Establish how many lines in the material include the string "area" and report it as a lone number.
### RECORDS SHOWN
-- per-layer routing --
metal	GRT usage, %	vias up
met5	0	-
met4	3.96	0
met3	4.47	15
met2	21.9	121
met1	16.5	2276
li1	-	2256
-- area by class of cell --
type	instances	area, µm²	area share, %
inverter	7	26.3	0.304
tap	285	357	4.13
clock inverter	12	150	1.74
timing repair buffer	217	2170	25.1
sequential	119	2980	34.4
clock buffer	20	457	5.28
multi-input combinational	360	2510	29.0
######
### RECORDS SHOWN
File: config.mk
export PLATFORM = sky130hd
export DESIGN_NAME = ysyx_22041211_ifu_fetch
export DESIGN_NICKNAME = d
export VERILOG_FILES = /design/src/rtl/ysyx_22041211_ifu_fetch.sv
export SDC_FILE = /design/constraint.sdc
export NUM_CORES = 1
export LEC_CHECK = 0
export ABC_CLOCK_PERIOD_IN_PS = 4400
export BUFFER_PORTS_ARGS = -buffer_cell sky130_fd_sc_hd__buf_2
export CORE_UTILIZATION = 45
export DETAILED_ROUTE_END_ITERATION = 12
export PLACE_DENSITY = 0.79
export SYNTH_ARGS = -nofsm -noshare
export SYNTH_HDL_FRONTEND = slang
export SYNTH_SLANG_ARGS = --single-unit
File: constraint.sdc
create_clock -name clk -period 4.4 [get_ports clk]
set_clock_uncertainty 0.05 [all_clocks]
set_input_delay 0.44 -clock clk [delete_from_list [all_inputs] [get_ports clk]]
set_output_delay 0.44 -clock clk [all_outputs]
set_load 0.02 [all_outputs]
######
*WRITTEN RESPONSE*:
2